====== INPUT ======
===== src/rtl/port_pkg.sv =====
// Constants and types shared by the port pin logic
package port_pkg;

	// ----------------------------------------
	// Widths and reset values
	// ----------------------------------------
	localparam int          PORT_WIDTH     = 8;
	localparam int          PORT_COUNT     = 4;
	localparam logic [7:0]  DIR_RESET      = 8'h00;
	localparam logic [7:0]  LATCH_RESET    = 8'h00;
	localparam logic [7:0]  READ_RESET     = 8'h00;

	// ----------------------------------------
	// Access kinds on the data register
	// ----------------------------------------
	typedef enum logic [1:0] {
		ACC_NONE,
		ACC_WRITE,
		ACC_RMW
	} access_t;

	// ----------------------------------------
	// Operating modes
	// ----------------------------------------
	typedef enum logic {
		MODE_SINGLE_CHIP,
		MODE_EXT_BUS
	} chip_mode_t;

endpackage : port_pkg


===== src/rtl/port_alt_if.sv =====
// Carrier for the pin ownership decision between the core and the mux
interface port_alt_if #(
	parameter int W = 8
);
	logic [W-1:0] gpio_owns;
	logic [W-1:0] core_oe;
	logic [W-1:0] core_out;
	logic [W-1:0] pad_oe;
	logic [W-1:0] pad_out;

	modport core (output gpio_owns, output core_oe, output core_out, input pad_oe, input pad_out);
	modport mux  (input gpio_owns, input core_oe, input core_out, output pad_oe, output pad_out);
endinterface : port_alt_if


===== src/rtl/port_alt_mux.sv =====
// Chooses between plain port drive and alternate-function drive per pin
module port_alt_mux #(
	parameter int W = 8
) (
	port_alt_if.mux         pins,    // Core side
	input  wire logic [W-1:0] alt_oe,  // Alternate function drives, high
	input  wire logic [W-1:0] alt_out  // Alternate function output value
);
	// ----------------------------------------
	// Per-pin selection
	// ----------------------------------------
	for (genvar i = 0; i < W; i++) begin : g_pin
		always_comb begin
			if (pins.gpio_owns[i]) begin
				pins.pad_oe[i]  = pins.core_oe[i];
				pins.pad_out[i] = pins.core_out[i];
			end else begin
				pins.pad_oe[i]  = alt_oe[i];
				pins.pad_out[i] = alt_out[i];
			end
		end
	end
endmodule : port_alt_mux


===== src/rtl/port_pins.sv =====
// One bidirectional general-purpose port: direction, latch, pin read and alternate use
module port_pins
#(
	parameter int          W        = port_pkg::PORT_WIDTH,
	parameter int unsigned PORT_NUM = 0
) (
	input  wire logic                    ref_clk,     // System clock
	input  wire logic                    resetn,      // Asynchronous reset, low
	input  wire port_pkg::chip_mode_t    chip_mode,   // Operating mode
	input  wire logic                    dir_we,      // Direction register write strobe
	input  wire logic [W-1:0]            dir_wdata,   // Direction write data
	input  wire port_pkg::access_t       data_acc,    // Data register access kind
	input  wire logic [W-1:0]            data_wdata,  // Write data or modify value
	input  wire logic [W-1:0]            data_wmask,  // Bits targeted by modify
	input  wire logic                    data_re,     // Data register read strobe
	input  wire logic [W-1:0]            pin_in,      // Pin levels
	input  wire logic [W-1:0]            alt_oe,      // Alternate function enable
	input  wire logic [W-1:0]            alt_out,     // Alternate function value
	output logic      [W-1:0]            pin_out,     // Pin output value
	output logic      [W-1:0]            pin_oe_n,    // Output enable, low drives
	output logic      [W-1:0]            dir,         // Direction register
	output logic      [W-1:0]            pin_value_register // Read data
);
	import port_pkg::*;

	// ----------------------------------------
	// State
	// ----------------------------------------
	logic [W-1:0] latch;
	logic [W-1:0] next_latch;
	logic [W-1:0] next_dir;
	logic [W-1:0] next_rd;
	logic [W-1:0] next_pin_out;
	logic [W-1:0] next_oe_n;
	logic         gpio_mode;

	// ----------------------------------------
	// Decoding
	// ----------------------------------------
	// What software sees per bit: latch when output, pin level when input
	function automatic logic [W-1:0] seen_value(
		input logic [W-1:0] dir_bits,    // Direction bits
		input logic [W-1:0] latch_bits,  // Output latch
		input logic [W-1:0] pin_bits     // Pin levels
	);
		seen_value = (dir_bits & latch_bits) | (~dir_bits & pin_bits);
	endfunction : seen_value

	// ----------------------------------------
	// Pin ownership
	// ----------------------------------------
	// Alternate function takes any pin whose alt_oe bit is high
	port_alt_if #(.W(W)) alt_bus ();


	// Ports above three ignore chip_mode; there, or in single-chip mode, a pin stays plain I/O unless its alt_oe bit is high
	assign gpio_mode = (PORT_NUM > 3) || (chip_mode == MODE_SINGLE_CHIP);
	assign alt_bus.gpio_owns = gpio_mode ? ~alt_oe : {W{1'b0}};
	assign alt_bus.core_oe   = dir;
	assign alt_bus.core_out  = latch;

	port_alt_mux #(.W(W)) i_port_alt_mux (
		.pins    (alt_bus.mux),
		.alt_oe  (alt_oe),
		.alt_out (alt_out)
	);

	// ----------------------------------------
	// Next values
	// ----------------------------------------
	// No guard against raising direction over a stale latch
	always_comb begin
		next_dir = dir_we ? dir_wdata : dir;
		next_latch = latch;
		unique case (data_acc)
			ACC_WRITE: next_latch = data_wdata;
			ACC_RMW:   next_latch = (data_wmask & data_wdata)
				| (~data_wmask & seen_value(dir, latch, pin_in));
			default:   next_latch = latch;
		endcase
		// Output pins read back the driven latch, inputs the pin
		next_rd = data_re ? seen_value(dir, latch, pin_in) : pin_value_register;
		next_pin_out = alt_bus.pad_out;
		next_oe_n = ~alt_bus.pad_oe;
	end

	// ----------------------------------------
	// Registers
	// ----------------------------------------
	always_ff @(posedge ref_clk or negedge resetn) begin
		if (!resetn) begin
			dir                <= W'(DIR_RESET);
			latch              <= W'(LATCH_RESET);
			pin_value_register <= W'(READ_RESET);
			pin_out            <= W'(LATCH_RESET);
			pin_oe_n           <= ~W'(DIR_RESET);
		end else begin
			dir                <= next_dir;
			latch              <= next_latch;
			pin_value_register <= next_rd;
			pin_out            <= next_pin_out;
			pin_oe_n           <= next_oe_n;
		end
	end

	// ----------------------------------------
	// Checks
	// ----------------------------------------
	// Bit 0 spot checks, plus whole-word checks of the write latch and the bus-mode enables
	a_input_undriven: assert property (@(posedge ref_clk) disable iff (!resetn)
		(gpio_mode && !alt_oe[0] && !dir[0]) |=> pin_oe_n[0])
		else $error("input pin driven");
	a_output_drives: assert property (@(posedge ref_clk) disable iff (!resetn)
		(gpio_mode && !alt_oe[0] && dir[0]) |=> (!pin_oe_n[0] && pin_out[0] == $past(latch[0])))
		else $error("output pin not driving latch");
	a_write_latch: assert property (@(posedge ref_clk) disable iff (!resetn)
		(data_acc == ACC_WRITE) |=> (latch == $past(data_wdata)))
		else $error("write not latched");
	a_read_output: assert property (@(posedge ref_clk) disable iff (!resetn)
		(data_re && dir[0]) |=> (pin_value_register[0] == $past(latch[0])))
		else $error("output read wrong");
	a_read_input: assert property (@(posedge ref_clk) disable iff (!resetn)
		(data_re && !dir[0]) |=> (pin_value_register[0] == $past(pin_in[0])))
		else $error("input read wrong");
	a_rmw_input: assert property (@(posedge ref_clk) disable iff (!resetn)
		(data_acc == ACC_RMW && !data_wmask[0] && !dir[0]) |=> (latch[0] == $past(pin_in[0])))
		else $error("rmw input bit not loaded");
	a_rmw_output: assert property (@(posedge ref_clk) disable iff (!resetn)
		(data_acc == ACC_RMW && !data_wmask[0] && dir[0]) |=> $stable(latch[0]))
		else $error("rmw output bit changed");
	a_input_write: assert property (@(posedge ref_clk) disable iff (!resetn)
		(data_acc == ACC_WRITE && !dir[0] && !dir_we && gpio_mode && !alt_oe[0])
			##1 (gpio_mode && !alt_oe[0]) |=> pin_oe_n[0])
		else $error("write drove input pin");
	a_ext_mode: assert property (@(posedge ref_clk) disable iff (!resetn)
		(PORT_NUM <= 3 && chip_mode == MODE_EXT_BUS) |=> (pin_oe_n == ~$past(alt_oe)))
		else $error("gpio drove pin in bus mode");

	// Direction write, holding, mode and reset
	a_dir_write: assert property (@(posedge ref_clk) disable iff (!resetn)
		dir_we |=> (dir == $past(dir_wdata)))
		else $error("direction write lost");

	a_reset_dir: assert property (@(posedge ref_clk)
		$rose(resetn) |-> (dir == W'(DIR_RESET) && pin_oe_n == ~W'(DIR_RESET)))
		else $error("pins not inputs after reset");

	a_rd_hold: assert property (@(posedge ref_clk) disable iff (!resetn)
		!data_re |=> $stable(pin_value_register))
		else $error("read data changed without read");

	a_latch_hold: assert property (@(posedge ref_clk) disable iff (!resetn)
		(data_acc == ACC_NONE) |=> $stable(latch))
		else $error("latch changed without access");

	a_ext_value: assert property (@(posedge ref_clk) disable iff (!resetn)
		(PORT_NUM <= 3 && chip_mode == MODE_EXT_BUS) |=> (pin_out == $past(alt_out)))
		else $error("bus mode pin value not alternate");

	// ----------------------------------------
	// Per-bit checks
	// ----------------------------------------
	// Every bit, not only bit 0
	for (genvar b = 0; b < W; b++) begin : g_bit_check
		// Drive, ownership and direction write
		a_bit_undriven: assert property (@(posedge ref_clk) disable iff (!resetn)
			(gpio_mode && !alt_oe[b] && !dir[b]) |=> pin_oe_n[b])
			else $error("input bit driven");

		a_bit_drives: assert property (@(posedge ref_clk) disable iff (!resetn)
			(gpio_mode && !alt_oe[b] && dir[b]) |=> (!pin_oe_n[b] && pin_out[b] == $past(latch[b])))
			else $error("output bit not driving latch");

		a_bit_alt_wins: assert property (@(posedge ref_clk) disable iff (!resetn)
			alt_oe[b] |=> (!pin_oe_n[b] && pin_out[b] == $past(alt_out[b])))
			else $error("alternate function not driving");

		a_bit_bus_mode: assert property (@(posedge ref_clk) disable iff (!resetn)
			(PORT_NUM <= 3 && chip_mode == MODE_EXT_BUS && !alt_oe[b]) |=> pin_oe_n[b])
			else $error("gpio bit driven in bus mode");

		a_bit_dir_write: assert property (@(posedge ref_clk) disable iff (!resetn)
			dir_we |=> (dir[b] == $past(dir_wdata[b])))
			else $error("direction bit write lost");

		// Latch updates
		a_bit_rmw_target: assert property (@(posedge ref_clk) disable iff (!resetn)
			(data_acc == ACC_RMW && data_wmask[b]) |=> (latch[b] == $past(data_wdata[b])))
			else $error("rmw target bit wrong");

		a_bit_rmw_keep: assert property (@(posedge ref_clk) disable iff (!resetn)
			(data_acc == ACC_RMW && !data_wmask[b] && dir[b]) |=> $stable(latch[b]))
			else $error("rmw output bit changed");

		a_bit_rmw_load: assert property (@(posedge ref_clk) disable iff (!resetn)
			(data_acc == ACC_RMW && !data_wmask[b] && !dir[b]) |=> (latch[b] == $past(pin_in[b])))
			else $error("rmw input bit not loaded");

		a_bit_input_latch: assert property (@(posedge ref_clk) disable iff (!resetn)
			(data_acc == ACC_WRITE && !dir[b]) |=> (latch[b] == $past(data_wdata[b])))
			else $error("input bit latch not written");

		// Read-back
		a_bit_read_out: assert property (@(posedge ref_clk) disable iff (!resetn)
			(data_re && dir[b]) |=> (pin_value_register[b] == $past(latch[b])))
			else $error("output bit read wrong");

		a_bit_read_in: assert property (@(posedge ref_clk) disable iff (!resetn)
			(data_re && !dir[b]) |=> (pin_value_register[b] == $past(pin_in[b])))
			else $error("input bit read wrong");
	end
endmodule : port_pins


===== config.mk =====
export PLATFORM = sky130hd
export DESIGN_NAME = port_pins
export DESIGN_NICKNAME = d
export VERILOG_FILES = /design/src/rtl/port_pkg.sv /design/src/rtl/port_alt_if.sv /design/src/rtl/port_alt_mux.sv /design/src/rtl/port_pins.sv
export SDC_FILE = /design/constraint.sdc
export NUM_CORES = 1
export LEC_CHECK = 0
export BUFFER_PORTS_ARGS = -buffer_cell sky130_fd_sc_hd__clkbuf_2
export CORE_ASPECT_RATIO = 1.1
export CORE_MARGIN = 3
export CORE_UTILIZATION = 43
export CTS_CLUSTER_SIZE = 10
export DETAILED_ROUTE_END_ITERATION = 7
export HOLD_SLACK_MARGIN = 0.02
export PLACE_DENSITY_LB_ADDON = 0.1
export SETUP_SLACK_MARGIN = 0.15
export SLEW_MARGIN = 20
export SYNTH_ARGS = -nofsm -noshare
export SYNTH_HDL_FRONTEND = slang
export SYNTH_SLANG_ARGS = --single-unit

===== constraint.sdc =====
create_clock -name ref_clk -period 2.73 [get_ports ref_clk]
set_input_delay 0.273 -clock ref_clk [delete_from_list [all_inputs] [get_ports ref_clk]]
set_output_delay 0.273 -clock ref_clk [all_outputs]
set_load 0.02 [all_outputs]

==> impl_metrics.toml, run 1 <==
[status]
status = "completed"

[place]
dpl_worst_slack_ns = 1.37
port-buffer-count = 86
dp_hpwl_microns = 3080
globalplace.congestion = 0.748
dpl.cell_count = 283

[floorplanning]
die_area_sq_um = 4860
core_area_sq_um = 3770
die_w_microns = 66.8
fp-row-count = 23
io_pins = 87
start_util_pct = 46.3
die_h_microns = 72.8

[layout]
fin_cells = 291
multi_input_area_sq_um = 663
fin_nets = 296
layout-drive-gt1-share_pct = 52.3
area_delta_synth_final_pct = 31.5
nFillCells = 337
ff_latch_area_sq_um = 1010
antenna_cells = 0

[grt]
grt_use_met2_pct = 25.8
groute.layer.met1.usage_pct = 23.4
gr-max-usage-layer = "met2"
grt_util_all_layers_pct = 17.2
grt_pass1_wl_microns = 6200
grt_overflow = 0
use_met3_pct = 4.31
grt_pass1_vias = 1357
grt_max_degree = 41
antenna_found_initial = 0

[sta]
fin_worst_skew_ns = 0.00260
finalHoldViolations = 0
slew_headroom_pct = 37.0
fmax_ghz = 0.801
whs_ns = 0.114
slew_violations = 0
setup_ws_ns = 1.48
min_period_ns = 1.25
grt_setup_unrepaired = "false"
tightestPinTransition_ns = 0.945
setup_viol = 0
final.period_utilization_pct = 45.7
fin_tns_setup_ns = 0

[logic_synthesis]
ys_warn_count = 0
yosysSeqAreaShare_pct = 57.9
syn_inst = 153
synthAdderAreaFrac_pct = 0.716
synth_xor_area_share_pct = 0
syn_nets = 209
netlist_area_sq_um = 1750
syn_area_per_cell_sq_um = 11.4
synth_compound_area_share_pct = 17.8
ys_ff_latch = 40
synth_top_family_by_area = "compound AO/OA/AOI/OAI gates"
synth-simple-area-share_pct = 9.74
ys_types = 15
muxShareOfSynthArea_pct = 9.74

[drt]
drc = 0
vias_per_cell = 4.91
vias = 1430
wire_per_inst_microns = 13.3
drt_iter0_markers = 67
antenna_left = 0
dr.pass1.iters = 4
drt_wl_total_microns = 3870

[clocking]
cts_num_sinks = 40
root_buffer = "clkbuf_8"
insertion_delay_ns = 0.29
numCtsBuffers = 5
h-tree-depth = 2
post-cts-setup-buffers = 0
cts_buffer_depth = 2
cts_resized = 0
cts_tree = "done"
hold_buffers = 0
clk_transition_reported_paths_ns = 0.07

[power]
p_clk_share_pct = 27.9
peakVddDrop_uv = 296
switching_power_mw = 0.415
power_mw = 1.41
pwr_density_cell_nw_per_um2 = 614
seqPwrFrac_pct = 50.5
combPwrFrac_pct = 21.5
internal_power_mw = 0.997
p_leak_nw = 1.16
p_sw_share_pct = 29.4

[hold_path]
min_path_type = "input port to asynchronous set/reset pin"

[worst_setup_path]
cp-end-kind = "output port"
cp_max_fo = 1
arrival_ns = 0.98
required_ns = 2.46
crit_chain = "clkbuf_2"
critPathBufInv = 1
critical_path_class = "flop to output port"
slowest_delay_ns = 0.52
start_kind = "flop"
path_delay_family = "flip-flops"
critPathSlowestCell = "dfstp_2"

[run]
max-cap-violations = 0
==> worst reg2reg max path, delay by kind of cell (launching register included) <==
family | cells | cell delay, ns
mux | 1 | 0.17
compound gates | 1 | 0.10
simple gates | 1 | 0.25
flops | 1 | 0.44
==> final timing paths <==
kind,from,endpoint,slack (ns),depth (start not counted)
max,pin_oe_n[6],pin_oe_n[6],1.48,1
min,resetn,pin_out[2],0.11,1
max reg2reg,dir[7],alt_bus.core_out[7],1.63,3
min reg2reg,dir[3],pin_oe_n[3],0.51,1
max in group asynchronous,resetn,alt_bus.core_out[6],2.03,1
min in group ref_clk,alt_oe[6],pin_oe_n[6],0.12,2
==> cells in the final DEF, fill, tap and decap left out <==
master / n
clkbuf_2: 86
o21ai_0: 8
o31ai_1: 8
clkinv_2: 2
ha_1: 1
dfstp_2: 8
o22ai_1: 8
a21oi_1: 32
clkbuf_8: 6
nor2_1: 8
mux2_2: 8
dfrtp_1: 32
mux2i_1: 8
and2b_2: 16
inv_1: 10
==> power groups by stage <==
stage | Sequential (mW) | Clock [mW] | Combinational [mW]
3_3_place_gp | 0.724 | 0 | 0.307
5_1_grt | 0.723 | 0.432 | 0.339
3_5_place_dp | 0.724 | 0 | 0.309
4_1_cts | 0.713 | 0.405 | 0.310
2_1_floorplan | 0.781 | 0 | 0.121
6_report | 0.713 | 0.394 | 0.304
==> kinds of logic after synthesis <==
group / after synthesis
adder cells (fa/ha/maj): 1
flip-flops: 40
multiplexers: 16
buffers and inverters: 16
AO/OA/AOI/OAI: 56
AND/OR/NAND/NOR: 24
==> registers in the layout (all words and copies together) (netlist names) <==
| signal | count |
|---|---|
| alt_bus.core_out | 8 |
| dir | 8 |
| pin_oe_n | 8 |
| pin_out | 8 |
| pin_value_register | 8 |
==> cell type report <==
cell class / instances / share of cell area (%)
timing repair buffer: 86 / 18.7
clock buffer: 6 / 3.59
tap: 50 / 2.72
sequential: 40 / 44.0
inverter: 10 / 1.63
multi-input combinational: 97 / 28.9
clock inverter: 2 / 0.436
==> Yosys cell counts <==
| master | count | area share [%] |
|---|---|---|
| buf_2 | 2 | 0.57 |
| inv_1 | 10 | 2.1 |
| o31ai_1 | 8 | 3.4 |
| o22ai_1 | 8 | 2.9 |
| dfstp_2 | 8 | 12 |
| and2b_2 | 16 | 8.0 |
| clkbuf_2 | 2 | 0.57 |
| buf_4 | 2 | 0.86 |
| mux2i_1 | 8 | 4.6 |
| ha_1 | 1 | 0.72 |
| dfrtp_1 | 32 | 46 |
| nor2_1 | 8 | 1.7 |
| o21ai_0 | 8 | 2.3 |
| mux2_2 | 8 | 5.2 |
| a21oi_1 | 32 | 9.2 |
==> per-stage QoR <==
| stage | cell area, sq um | utilization [%] |
|---|---|---|
| 3_5_place_dp | 2200 | 58.5 |
| 2_1_floorplan | 1750 | - |
| 6_report | 2300 | 60.9 |
| 3_3_place_gp | 2200 | 58.5 |
| 4_1_cts | 2300 | 60.9 |
| 5_1_grt | 2300 | 60.9 |
==> per-layer routing <==
metal / up-vias / routed length [microns]
li1: 714 / -
met5: - / 0
met1: 652 / 1760
met4: 0 / 72
met2: 57 / 1710
met3: 7 / 327
Note: power is estimated with default switching activity, not from simulation.
==> inputs of run 2 (changes only) <==
Settings changed: ABC_AREA set to 1, CORE_UTILIZATION 43 to 41.
Clock period 2.73 ns to 1.1 ns, I/O delays scaled along.
==> run 2 against run 1 <==
Sequential power rose to 2.5 times the previous value. Critical path type unchanged. Largest cell class unchanged. Flip-flop and latch count is the same. Synthesized cell count up 43%. Utilization rose by 10 points. Clock skew grew 0.0023 ns. Register-to-register slack got worse by 1.5 ns. Hold slack worse by 0.094 ns. Wire length rose by 29%. Combinational power rose to 3.5 times the previous value. Area after synthesis up 5.6%. Critical endpoint is now pin_oe_n[4]. Critical path depth unchanged. Power grew to 2.7 times the previous value.
==> impl_metrics.toml, run 2 <==
[clocking]
cts_tree = "done"
numCtsBuffers = 5
insertion_delay_ns = 0.29
h-tree-depth = 2
cts_buffer_depth = 2
cts_num_sinks = 40
clk_transition_reported_paths_ns = 0.08
root_buffer = "clkbuf_8"

[sta]
tightestPinTransition_ns = 0.362
grt_setup_unrepaired = "true"
setup_viol = 0
slew_headroom_pct = 75.8
min_period_ns = 1.05
final.period_utilization_pct = 95.7
fin_worst_skew_ns = 0.00493
finalHoldViolations = 0
slew_violations = 0
fmax_ghz = 0.950
setup_ws_ns = 0.0478

[logic_synthesis]
synth-simple-area-share_pct = 21.3
async_reset_ff_share_pct = 100
ys_types = 17
ys_ff_latch = 40
synth_edf_count = 0
synth_area_leaders = "dfrtp_1 43%, nand2_1 13%, dfstp_2 11%"
synth_xor_area_share_pct = 0
ys_top_cells_by_count = "64 x nand2_1, 33 x inv_1, 32 x dfrtp_1, 15 x nor2_1, 14 x a21oi_1"
synth_compound_area_share_pct = 11.8
synth_top_family_by_area = "simple AND/OR/NAND/NOR gates"
syn_area_per_cell_sq_um = 8.42
syn_inst = 219
netlist_area_sq_um = 1840
yosysMostFrequentCell = "nand2_1"
ys_warn_count = 0
synth_flop_cell = "dfrtp_1"
syn_nets = 275
muxShareOfSynthArea_pct = 0
synth_top_area_cell = "dfrtp_1"
yosysSeqAreaShare_pct = 54.8
synthAdderAreaFrac_pct = 0.678
synth_top_area_share_pct = 43.4

[worst_setup_path]
arrival_ns = 0.94
path_delay_family = "flip-flops"
critical_path_class = "flop to output port"
required_ns = 0.99
critPathBufInv = 1
start_kind = "flop"
critPathSlowestCell = "dfstp_2"
crit_chain = "buf_8"
cp-end-kind = "output port"
slowest_delay_ns = 0.55
cp_max_fo = 1

[hold_path]
min_path_type = "input port to flop"

[layout]
fin_nets = 387
antenna_cells = 0
area_delta_synth_final_pct = 59.4
nFillCells = 335
layout-drive-gt1-share_pct = 47.0
final_common_cell = "clkbuf_2"
ff_latch_area_sq_um = 1010
multi_input_area_sq_um = 703
layout_common_cells = "58 x clkbuf_2, 49 x nand2_1, 32 x dfrtp_1"
fin_cells = 384
finish.instance_area_sq_um = 2940

[floorplanning]
core_area_sq_um = 4140
start_util_pct = 44.5
die_w_microns = 69.9
die_h_microns = 76.3
io_pins = 87
fp-row-count = 24
die_area_sq_um = 5340

[place]
dpl_worst_slack_ns = -0.0809
port-buffer-count = 86
dp_hpwl_microns = 3390
globalplace.congestion = 0.834
dpl.cell_count = 351
post_dp_cell_area_sq_um = 2300

[power]
internal_power_mw = 2.69
p_clk_share_pct = 26.2
p_leak_nw = 1.57
switching_power_mw = 1.18
seqPwrFrac_pct = 46.5
p_sw_share_pct = 30.4
combPwrFrac_pct = 27.3
pwr_density_cell_nw_per_um2 = 1320
peakVddDrop_uv = 762

[drt]
vias = 1779
drc = 0
drt_wl_total_microns = 5000
dr.pass1.iters = 4
antenna_left = 0
vias_per_cell = 4.63
wire_per_inst_microns = 13.0
drt_iter0_markers = 67

[status]
status = "completed"

[run]
max-cap-violations = 0

[grt]
antenna_found_initial = 0
grt_pass1_wl_microns = 8100
grt_pass1_vias = 1707
grt_overflow = 0
grt_max_degree = 31
grt_util_all_layers_pct = 19.0
## run 2: cell types whose count changed after synthesis, sizes merged, moves of 16 or more
cell and change:
inv +24, a21oi -16, and2b -16, nand2 +72
## run 2: worst paths after layout
| kind | from | to | slack [ns] | cells past startpoint |
|---|---|---|---|---|
| max reg2reg | dir[4] | alt_bus.core_out[4] | 0.18 | 5 |
| max | pin_oe_n[4] | pin_oe_n[4] | 0.05 | 1 |
| max in group asynchronous | resetn | pin_oe_n[3] | 0.31 | 3 |
| min in group asynchronous | resetn | pin_out[6] | 0.26 | 2 |
| min reg2reg | dir[2] | pin_oe_n[2] | 0.51 | 1 |
| min | alt_out[3] | pin_out[3] | 0.02 | 3 |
======
◆ **WORK ITEM**: Please transcribe the lines from the one containing "drt_wl_total_microns = 5000" through the last line of the records. Include both ends and nothing else.

◆ **EXERCISE RESPONSE**:
drt_wl_total_microns = 5000
dr.pass1.iters = 4
antenna_left = 0
vias_per_cell = 4.63
wire_per_inst_microns = 13.0
drt_iter0_markers = 67

[status]
status = "completed"

[run]
max-cap-violations = 0

[grt]
antenna_found_initial = 0
grt_pass1_wl_microns = 8100
grt_pass1_vias = 1707
grt_overflow = 0
grt_max_degree = 31
grt_util_all_layers_pct = 19.0
## run 2: cell types whose count changed after synthesis, sizes merged, moves of 16 or more
cell and change:
inv +24, a21oi -16, and2b -16, nand2 +72
## run 2: worst paths after layout
| kind | from | to | slack [ns] | cells past startpoint |
|---|---|---|---|---|
| max reg2reg | dir[4] | alt_bus.core_out[4] | 0.18 | 5 |
| max | pin_oe_n[4] | pin_oe_n[4] | 0.05 | 1 |
| max in group asynchronous | resetn | pin_oe_n[3] | 0.31 | 3 |
| min in group asynchronous | resetn | pin_out[6] | 0.26 | 2 |
| min reg2reg | dir[2] | pin_oe_n[2] | 0.51 | 1 |
| min | alt_out[3] | pin_out[3] | 0.02 | 3 |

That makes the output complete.